## DATA FOR THIS TASK
--- START ---

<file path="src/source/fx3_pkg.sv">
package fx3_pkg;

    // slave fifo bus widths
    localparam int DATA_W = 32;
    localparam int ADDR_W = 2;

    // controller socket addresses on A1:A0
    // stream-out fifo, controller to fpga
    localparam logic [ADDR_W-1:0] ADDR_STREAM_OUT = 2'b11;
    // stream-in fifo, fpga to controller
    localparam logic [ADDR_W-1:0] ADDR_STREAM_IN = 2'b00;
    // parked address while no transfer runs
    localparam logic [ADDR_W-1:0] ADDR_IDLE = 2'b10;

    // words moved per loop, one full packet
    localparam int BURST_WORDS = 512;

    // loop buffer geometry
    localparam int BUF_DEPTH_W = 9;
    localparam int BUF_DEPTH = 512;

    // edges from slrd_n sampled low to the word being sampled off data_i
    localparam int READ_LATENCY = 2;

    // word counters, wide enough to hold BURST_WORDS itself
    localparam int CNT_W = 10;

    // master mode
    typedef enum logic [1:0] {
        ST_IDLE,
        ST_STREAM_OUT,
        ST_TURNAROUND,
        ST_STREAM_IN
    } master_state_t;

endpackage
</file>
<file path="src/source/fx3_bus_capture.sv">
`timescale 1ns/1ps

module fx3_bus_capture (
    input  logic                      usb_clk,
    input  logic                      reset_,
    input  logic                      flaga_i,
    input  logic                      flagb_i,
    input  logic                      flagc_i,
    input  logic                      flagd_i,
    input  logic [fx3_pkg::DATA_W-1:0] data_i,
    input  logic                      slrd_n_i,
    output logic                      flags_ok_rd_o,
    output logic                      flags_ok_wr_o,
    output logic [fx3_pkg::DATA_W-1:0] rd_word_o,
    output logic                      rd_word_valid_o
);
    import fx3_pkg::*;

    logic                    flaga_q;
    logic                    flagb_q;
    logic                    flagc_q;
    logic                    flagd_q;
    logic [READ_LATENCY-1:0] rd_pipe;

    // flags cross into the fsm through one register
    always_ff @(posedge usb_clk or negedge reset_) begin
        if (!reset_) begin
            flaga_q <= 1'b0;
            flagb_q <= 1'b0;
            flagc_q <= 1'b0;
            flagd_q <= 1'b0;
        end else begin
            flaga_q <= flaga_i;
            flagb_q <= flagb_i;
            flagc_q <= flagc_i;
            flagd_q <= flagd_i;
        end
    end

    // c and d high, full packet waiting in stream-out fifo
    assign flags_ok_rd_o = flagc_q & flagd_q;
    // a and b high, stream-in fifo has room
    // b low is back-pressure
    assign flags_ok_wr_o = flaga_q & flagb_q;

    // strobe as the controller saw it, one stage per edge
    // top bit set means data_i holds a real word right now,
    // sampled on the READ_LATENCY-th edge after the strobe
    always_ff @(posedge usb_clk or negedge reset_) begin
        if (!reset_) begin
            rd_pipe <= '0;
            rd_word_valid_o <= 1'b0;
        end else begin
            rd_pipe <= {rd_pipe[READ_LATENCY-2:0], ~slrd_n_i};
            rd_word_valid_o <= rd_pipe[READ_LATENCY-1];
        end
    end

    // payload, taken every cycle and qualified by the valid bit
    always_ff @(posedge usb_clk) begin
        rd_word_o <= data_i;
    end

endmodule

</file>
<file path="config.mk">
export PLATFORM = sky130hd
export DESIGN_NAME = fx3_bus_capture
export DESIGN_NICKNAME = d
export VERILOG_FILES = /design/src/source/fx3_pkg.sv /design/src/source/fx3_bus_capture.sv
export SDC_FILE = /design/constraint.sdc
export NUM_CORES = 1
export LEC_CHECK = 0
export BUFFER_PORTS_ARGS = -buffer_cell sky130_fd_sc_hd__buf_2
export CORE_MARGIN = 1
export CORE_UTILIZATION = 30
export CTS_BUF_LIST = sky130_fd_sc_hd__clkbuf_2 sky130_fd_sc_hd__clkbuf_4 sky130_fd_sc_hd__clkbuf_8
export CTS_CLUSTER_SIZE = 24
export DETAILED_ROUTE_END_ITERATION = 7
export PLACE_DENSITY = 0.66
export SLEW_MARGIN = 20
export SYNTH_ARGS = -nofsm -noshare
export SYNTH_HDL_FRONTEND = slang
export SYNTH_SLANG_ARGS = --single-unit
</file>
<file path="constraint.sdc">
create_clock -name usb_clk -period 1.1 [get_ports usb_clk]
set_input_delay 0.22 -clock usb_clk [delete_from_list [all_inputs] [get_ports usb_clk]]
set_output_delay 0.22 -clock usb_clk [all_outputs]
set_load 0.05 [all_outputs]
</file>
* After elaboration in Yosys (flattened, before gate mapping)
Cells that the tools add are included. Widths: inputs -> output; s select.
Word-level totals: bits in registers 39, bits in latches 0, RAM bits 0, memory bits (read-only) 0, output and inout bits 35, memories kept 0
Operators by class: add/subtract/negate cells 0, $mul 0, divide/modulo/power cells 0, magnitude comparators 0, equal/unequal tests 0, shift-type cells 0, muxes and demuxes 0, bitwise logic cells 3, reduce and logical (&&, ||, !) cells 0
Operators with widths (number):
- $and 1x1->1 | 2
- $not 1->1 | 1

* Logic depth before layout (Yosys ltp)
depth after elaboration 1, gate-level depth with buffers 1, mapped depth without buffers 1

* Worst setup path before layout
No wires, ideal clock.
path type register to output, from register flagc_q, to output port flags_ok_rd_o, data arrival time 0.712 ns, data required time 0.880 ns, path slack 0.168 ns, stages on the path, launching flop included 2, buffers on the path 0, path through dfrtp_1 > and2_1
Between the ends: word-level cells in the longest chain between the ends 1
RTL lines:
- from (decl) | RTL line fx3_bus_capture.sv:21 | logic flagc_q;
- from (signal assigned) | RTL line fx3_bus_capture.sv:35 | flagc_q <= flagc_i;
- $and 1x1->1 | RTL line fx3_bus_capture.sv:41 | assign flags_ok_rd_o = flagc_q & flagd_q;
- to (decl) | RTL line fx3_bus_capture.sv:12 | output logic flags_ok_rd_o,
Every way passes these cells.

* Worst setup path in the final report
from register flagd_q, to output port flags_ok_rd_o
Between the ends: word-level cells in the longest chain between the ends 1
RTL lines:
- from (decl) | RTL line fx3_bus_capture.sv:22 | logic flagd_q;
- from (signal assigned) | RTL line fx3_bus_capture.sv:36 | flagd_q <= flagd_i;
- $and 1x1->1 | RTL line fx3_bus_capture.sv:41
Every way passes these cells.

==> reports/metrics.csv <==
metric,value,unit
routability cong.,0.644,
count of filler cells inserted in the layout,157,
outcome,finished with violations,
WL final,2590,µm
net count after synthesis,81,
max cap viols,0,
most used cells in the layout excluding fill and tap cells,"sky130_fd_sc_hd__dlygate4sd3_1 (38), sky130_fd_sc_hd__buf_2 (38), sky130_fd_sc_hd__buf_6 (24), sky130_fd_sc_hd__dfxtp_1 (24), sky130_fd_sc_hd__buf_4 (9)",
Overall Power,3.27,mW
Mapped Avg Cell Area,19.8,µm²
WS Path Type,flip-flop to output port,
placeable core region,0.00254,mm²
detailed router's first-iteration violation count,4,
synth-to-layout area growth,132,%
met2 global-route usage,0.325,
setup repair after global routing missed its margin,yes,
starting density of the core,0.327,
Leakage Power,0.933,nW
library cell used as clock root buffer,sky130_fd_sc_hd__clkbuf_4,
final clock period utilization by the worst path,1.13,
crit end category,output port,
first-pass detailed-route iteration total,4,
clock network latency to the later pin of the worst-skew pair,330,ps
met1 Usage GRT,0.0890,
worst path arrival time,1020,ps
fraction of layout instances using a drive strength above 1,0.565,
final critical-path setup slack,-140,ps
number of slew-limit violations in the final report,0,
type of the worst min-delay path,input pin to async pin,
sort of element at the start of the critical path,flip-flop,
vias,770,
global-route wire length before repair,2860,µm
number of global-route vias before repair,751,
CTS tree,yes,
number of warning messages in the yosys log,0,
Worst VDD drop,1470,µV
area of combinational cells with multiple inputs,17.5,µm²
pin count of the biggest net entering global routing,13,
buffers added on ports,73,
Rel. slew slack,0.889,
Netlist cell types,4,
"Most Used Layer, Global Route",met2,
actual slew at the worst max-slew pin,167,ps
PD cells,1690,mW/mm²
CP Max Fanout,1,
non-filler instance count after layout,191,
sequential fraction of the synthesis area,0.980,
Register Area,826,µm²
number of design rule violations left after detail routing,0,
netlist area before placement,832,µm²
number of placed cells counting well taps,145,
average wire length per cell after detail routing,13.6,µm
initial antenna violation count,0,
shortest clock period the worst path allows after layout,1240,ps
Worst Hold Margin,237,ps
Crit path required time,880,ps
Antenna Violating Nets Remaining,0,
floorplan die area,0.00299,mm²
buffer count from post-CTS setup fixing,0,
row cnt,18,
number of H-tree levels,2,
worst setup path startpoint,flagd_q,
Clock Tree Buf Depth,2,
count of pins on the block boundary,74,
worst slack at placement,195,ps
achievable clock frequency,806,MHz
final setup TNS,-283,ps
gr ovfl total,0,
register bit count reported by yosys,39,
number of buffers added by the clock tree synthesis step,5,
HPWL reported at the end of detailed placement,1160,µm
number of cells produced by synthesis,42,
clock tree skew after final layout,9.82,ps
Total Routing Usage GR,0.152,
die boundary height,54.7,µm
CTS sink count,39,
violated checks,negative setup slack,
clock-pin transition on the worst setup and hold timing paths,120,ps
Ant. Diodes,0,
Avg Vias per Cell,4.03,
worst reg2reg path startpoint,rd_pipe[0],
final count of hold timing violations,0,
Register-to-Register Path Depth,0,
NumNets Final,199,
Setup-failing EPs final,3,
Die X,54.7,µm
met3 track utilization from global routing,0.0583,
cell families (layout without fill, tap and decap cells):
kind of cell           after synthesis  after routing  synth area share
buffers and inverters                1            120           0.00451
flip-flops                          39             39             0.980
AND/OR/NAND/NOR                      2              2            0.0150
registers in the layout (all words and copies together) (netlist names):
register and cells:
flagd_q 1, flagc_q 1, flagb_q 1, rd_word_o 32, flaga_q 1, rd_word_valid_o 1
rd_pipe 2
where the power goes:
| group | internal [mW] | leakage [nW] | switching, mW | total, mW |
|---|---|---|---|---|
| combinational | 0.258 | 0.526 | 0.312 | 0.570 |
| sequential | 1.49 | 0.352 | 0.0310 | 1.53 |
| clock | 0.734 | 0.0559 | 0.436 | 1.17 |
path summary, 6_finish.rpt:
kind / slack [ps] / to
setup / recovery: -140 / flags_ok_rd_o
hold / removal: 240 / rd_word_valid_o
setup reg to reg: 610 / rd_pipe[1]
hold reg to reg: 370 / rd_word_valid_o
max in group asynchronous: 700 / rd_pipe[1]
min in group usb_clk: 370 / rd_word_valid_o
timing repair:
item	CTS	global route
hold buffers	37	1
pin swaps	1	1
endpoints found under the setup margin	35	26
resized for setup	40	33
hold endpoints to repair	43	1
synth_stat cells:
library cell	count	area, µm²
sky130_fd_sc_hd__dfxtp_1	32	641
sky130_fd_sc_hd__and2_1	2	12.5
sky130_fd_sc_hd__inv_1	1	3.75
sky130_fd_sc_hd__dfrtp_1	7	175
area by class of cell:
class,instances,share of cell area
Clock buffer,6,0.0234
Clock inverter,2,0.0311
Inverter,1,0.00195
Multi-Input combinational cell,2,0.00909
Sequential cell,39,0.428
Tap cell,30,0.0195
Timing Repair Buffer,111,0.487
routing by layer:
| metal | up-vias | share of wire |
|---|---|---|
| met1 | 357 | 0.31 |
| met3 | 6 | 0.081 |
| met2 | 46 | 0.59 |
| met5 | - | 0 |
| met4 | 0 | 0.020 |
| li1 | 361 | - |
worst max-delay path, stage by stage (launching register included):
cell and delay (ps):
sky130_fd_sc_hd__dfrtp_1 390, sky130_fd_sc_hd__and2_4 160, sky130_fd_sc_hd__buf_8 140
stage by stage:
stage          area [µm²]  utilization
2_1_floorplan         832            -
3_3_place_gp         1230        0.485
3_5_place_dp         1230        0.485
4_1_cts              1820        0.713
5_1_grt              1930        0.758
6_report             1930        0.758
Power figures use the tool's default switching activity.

--- END ---
--- START ---

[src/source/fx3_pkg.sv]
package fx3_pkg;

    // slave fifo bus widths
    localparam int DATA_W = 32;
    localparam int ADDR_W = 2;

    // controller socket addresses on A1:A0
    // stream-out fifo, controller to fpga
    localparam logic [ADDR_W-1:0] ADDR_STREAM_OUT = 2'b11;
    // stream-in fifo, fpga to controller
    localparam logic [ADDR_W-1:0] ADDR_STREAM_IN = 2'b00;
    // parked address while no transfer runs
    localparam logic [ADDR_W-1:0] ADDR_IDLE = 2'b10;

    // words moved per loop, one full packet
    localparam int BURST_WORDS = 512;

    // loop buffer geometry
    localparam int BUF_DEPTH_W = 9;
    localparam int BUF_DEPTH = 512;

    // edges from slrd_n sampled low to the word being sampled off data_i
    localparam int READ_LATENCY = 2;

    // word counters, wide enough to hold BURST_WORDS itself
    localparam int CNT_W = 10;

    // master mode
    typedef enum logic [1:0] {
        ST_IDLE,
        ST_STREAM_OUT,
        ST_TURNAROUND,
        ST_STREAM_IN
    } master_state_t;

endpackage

--- END ---

Reply with nothing but the count of lines in the entries above that contain "before".

## ANSWER AREA
6